◆ What you are asked to do
For the entries that follow, report how many lines include the word "constraint" and add nothing.

◆ Dataset content

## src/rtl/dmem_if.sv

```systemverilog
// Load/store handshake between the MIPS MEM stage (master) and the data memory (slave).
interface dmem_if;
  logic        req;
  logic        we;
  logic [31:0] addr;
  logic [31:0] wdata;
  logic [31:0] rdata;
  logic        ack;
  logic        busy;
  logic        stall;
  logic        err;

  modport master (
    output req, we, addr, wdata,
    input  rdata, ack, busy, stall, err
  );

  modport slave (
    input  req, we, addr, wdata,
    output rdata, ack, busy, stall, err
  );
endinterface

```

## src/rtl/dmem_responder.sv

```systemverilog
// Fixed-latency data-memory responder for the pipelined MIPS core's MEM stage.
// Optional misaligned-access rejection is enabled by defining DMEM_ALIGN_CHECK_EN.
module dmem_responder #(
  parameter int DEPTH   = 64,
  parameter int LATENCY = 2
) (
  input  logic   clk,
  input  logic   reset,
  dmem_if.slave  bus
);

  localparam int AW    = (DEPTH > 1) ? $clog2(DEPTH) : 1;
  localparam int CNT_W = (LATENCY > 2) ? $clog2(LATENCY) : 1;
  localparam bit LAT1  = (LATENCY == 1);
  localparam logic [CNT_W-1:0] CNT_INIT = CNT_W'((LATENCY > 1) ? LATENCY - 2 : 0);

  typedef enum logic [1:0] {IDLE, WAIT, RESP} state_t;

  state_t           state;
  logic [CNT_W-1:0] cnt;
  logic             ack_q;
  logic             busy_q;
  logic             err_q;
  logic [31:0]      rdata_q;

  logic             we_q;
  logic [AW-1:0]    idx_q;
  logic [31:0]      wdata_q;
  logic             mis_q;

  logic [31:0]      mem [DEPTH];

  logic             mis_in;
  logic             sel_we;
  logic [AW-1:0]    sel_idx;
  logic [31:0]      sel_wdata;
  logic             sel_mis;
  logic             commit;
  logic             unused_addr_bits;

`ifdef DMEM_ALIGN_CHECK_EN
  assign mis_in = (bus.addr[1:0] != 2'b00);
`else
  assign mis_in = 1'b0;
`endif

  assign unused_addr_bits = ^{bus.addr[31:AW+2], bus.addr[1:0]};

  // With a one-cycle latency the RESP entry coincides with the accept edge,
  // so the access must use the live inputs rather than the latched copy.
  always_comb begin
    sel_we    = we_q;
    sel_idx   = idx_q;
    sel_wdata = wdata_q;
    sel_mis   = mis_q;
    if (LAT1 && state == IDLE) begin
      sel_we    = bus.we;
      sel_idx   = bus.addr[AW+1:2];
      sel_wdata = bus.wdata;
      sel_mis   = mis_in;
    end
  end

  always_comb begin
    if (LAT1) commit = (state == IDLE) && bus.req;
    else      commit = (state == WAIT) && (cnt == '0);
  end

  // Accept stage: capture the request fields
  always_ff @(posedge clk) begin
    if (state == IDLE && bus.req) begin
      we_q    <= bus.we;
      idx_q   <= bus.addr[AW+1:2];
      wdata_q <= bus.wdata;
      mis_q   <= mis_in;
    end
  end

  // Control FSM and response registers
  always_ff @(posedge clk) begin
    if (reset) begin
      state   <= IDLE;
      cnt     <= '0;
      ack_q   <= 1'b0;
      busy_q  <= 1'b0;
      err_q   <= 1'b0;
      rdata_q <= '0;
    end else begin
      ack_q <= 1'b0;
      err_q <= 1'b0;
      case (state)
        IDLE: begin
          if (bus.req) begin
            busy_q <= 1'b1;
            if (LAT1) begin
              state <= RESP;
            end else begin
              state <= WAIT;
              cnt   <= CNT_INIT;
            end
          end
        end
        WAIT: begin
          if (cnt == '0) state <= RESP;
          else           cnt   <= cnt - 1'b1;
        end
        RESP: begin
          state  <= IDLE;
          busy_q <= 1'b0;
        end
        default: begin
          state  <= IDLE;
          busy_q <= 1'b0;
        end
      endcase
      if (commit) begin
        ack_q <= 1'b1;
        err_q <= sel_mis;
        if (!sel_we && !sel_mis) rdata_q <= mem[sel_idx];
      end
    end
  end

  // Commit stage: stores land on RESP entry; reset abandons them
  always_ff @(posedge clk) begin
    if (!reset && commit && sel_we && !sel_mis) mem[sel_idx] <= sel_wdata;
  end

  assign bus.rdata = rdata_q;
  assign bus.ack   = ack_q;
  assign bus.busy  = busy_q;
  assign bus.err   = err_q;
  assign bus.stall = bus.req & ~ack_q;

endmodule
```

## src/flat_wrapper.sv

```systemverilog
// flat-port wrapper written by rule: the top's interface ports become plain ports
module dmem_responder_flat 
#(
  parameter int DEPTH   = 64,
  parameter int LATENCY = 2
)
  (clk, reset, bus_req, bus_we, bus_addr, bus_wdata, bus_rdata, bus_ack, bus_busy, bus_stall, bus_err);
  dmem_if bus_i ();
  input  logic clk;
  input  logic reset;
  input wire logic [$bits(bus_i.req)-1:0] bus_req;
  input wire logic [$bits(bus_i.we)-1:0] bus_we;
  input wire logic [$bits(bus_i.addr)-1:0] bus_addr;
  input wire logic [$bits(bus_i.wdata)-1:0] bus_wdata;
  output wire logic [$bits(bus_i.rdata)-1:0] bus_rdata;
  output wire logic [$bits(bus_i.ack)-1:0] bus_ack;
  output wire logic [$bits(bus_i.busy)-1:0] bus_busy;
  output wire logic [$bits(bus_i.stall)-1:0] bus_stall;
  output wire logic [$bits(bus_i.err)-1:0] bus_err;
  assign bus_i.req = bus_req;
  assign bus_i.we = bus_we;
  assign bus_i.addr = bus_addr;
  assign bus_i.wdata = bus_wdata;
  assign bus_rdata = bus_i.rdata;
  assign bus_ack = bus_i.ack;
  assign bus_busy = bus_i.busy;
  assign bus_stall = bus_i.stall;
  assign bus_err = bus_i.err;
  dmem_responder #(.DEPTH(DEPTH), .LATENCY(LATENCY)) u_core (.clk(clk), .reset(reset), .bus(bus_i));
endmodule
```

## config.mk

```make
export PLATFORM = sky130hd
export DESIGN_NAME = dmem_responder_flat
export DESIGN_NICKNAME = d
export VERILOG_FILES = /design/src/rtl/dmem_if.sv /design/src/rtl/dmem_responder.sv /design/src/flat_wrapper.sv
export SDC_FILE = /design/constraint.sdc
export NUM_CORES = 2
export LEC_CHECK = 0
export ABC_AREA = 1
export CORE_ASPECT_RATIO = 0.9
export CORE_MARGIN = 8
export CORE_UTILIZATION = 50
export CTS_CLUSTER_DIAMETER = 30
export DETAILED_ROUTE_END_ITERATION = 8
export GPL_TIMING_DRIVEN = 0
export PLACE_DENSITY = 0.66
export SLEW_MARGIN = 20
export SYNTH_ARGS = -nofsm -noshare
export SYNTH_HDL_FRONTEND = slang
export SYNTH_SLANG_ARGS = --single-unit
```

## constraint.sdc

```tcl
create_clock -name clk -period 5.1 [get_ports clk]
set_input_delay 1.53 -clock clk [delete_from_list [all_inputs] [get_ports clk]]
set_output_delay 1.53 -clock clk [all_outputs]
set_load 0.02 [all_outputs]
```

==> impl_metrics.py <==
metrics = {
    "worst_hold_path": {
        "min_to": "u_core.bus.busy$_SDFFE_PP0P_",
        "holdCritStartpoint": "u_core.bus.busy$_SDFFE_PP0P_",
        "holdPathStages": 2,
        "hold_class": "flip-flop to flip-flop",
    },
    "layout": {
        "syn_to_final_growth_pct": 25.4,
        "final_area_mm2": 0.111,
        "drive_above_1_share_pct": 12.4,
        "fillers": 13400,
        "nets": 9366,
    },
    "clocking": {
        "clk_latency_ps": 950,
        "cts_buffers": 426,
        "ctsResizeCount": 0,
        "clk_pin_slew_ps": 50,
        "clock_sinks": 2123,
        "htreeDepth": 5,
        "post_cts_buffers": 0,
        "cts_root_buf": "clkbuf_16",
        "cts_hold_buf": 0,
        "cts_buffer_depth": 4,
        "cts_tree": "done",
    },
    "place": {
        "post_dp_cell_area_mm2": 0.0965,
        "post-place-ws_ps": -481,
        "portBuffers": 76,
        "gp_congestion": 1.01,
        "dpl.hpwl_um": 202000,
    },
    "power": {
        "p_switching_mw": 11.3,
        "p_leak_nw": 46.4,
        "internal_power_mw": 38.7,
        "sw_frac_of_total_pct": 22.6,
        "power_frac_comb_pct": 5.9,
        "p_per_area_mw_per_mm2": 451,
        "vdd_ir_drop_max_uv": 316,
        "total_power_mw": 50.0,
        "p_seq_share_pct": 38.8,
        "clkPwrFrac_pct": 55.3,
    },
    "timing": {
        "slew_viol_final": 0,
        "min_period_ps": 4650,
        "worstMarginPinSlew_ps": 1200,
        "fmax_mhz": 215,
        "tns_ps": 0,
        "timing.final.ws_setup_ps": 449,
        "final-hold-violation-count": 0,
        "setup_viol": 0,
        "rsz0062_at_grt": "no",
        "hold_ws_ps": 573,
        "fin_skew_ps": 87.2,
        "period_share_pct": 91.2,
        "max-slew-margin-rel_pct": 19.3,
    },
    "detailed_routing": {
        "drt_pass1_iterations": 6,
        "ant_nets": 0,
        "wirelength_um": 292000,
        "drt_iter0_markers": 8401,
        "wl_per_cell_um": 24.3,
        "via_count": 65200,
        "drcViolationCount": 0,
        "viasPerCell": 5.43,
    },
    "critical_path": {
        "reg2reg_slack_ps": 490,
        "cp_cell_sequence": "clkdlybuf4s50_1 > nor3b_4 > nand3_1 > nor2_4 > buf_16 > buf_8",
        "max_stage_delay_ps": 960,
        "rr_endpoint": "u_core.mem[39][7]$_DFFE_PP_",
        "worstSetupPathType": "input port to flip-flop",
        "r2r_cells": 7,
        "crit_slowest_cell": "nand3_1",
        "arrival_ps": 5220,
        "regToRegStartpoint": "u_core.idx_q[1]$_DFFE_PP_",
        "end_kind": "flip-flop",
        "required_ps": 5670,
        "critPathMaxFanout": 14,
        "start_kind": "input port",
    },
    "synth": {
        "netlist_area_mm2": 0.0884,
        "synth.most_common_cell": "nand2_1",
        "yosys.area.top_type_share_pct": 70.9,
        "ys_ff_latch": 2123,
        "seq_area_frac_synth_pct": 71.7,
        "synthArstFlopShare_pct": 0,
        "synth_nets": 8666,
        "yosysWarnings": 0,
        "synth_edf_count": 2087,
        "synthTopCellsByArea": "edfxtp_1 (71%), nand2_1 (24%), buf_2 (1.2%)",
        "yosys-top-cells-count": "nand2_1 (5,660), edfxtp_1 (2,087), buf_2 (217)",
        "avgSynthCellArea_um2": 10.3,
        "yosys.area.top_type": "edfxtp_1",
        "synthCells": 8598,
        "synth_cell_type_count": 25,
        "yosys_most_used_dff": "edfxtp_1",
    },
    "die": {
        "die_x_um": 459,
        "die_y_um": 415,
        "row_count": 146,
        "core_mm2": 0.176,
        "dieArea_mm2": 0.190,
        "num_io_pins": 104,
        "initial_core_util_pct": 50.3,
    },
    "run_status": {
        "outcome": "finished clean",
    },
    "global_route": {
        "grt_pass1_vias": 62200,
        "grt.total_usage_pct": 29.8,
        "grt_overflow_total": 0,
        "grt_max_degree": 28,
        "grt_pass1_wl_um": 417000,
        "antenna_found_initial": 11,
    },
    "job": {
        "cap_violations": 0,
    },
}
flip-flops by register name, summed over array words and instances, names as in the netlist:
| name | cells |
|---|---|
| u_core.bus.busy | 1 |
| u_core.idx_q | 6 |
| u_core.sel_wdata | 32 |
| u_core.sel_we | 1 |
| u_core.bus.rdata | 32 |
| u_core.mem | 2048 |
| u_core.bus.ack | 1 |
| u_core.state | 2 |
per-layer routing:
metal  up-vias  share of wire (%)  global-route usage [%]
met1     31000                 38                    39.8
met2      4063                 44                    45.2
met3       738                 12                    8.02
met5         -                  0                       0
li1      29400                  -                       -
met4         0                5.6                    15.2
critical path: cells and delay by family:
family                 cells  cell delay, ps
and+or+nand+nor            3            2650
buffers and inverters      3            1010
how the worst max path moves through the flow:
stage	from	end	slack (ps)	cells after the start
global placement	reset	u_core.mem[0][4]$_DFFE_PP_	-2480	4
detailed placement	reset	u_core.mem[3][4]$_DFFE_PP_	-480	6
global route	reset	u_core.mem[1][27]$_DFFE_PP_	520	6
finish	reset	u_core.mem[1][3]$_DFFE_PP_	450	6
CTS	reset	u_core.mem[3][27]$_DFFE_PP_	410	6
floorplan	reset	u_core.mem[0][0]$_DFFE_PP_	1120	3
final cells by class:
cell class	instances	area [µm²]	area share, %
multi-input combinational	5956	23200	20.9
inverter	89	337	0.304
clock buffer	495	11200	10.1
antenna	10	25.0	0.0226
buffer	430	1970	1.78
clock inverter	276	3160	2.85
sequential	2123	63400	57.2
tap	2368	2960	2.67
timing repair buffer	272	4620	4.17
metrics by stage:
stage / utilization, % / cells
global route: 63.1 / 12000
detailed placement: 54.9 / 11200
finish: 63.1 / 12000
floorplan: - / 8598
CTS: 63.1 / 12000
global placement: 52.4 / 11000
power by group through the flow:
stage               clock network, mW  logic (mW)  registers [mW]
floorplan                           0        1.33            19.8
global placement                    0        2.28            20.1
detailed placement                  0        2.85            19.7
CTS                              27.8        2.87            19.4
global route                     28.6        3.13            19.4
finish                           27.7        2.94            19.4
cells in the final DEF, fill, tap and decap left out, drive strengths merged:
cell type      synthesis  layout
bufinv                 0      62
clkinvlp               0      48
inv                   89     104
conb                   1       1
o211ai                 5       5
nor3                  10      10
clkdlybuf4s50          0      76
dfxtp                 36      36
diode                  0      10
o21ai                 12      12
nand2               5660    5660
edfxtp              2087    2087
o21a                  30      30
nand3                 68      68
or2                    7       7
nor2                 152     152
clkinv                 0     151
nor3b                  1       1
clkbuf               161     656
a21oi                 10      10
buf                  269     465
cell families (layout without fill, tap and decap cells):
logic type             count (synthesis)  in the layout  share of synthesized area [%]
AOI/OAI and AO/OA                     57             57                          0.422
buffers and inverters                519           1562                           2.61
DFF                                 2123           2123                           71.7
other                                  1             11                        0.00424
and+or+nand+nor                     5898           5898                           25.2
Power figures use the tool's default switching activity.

◆ Task output
2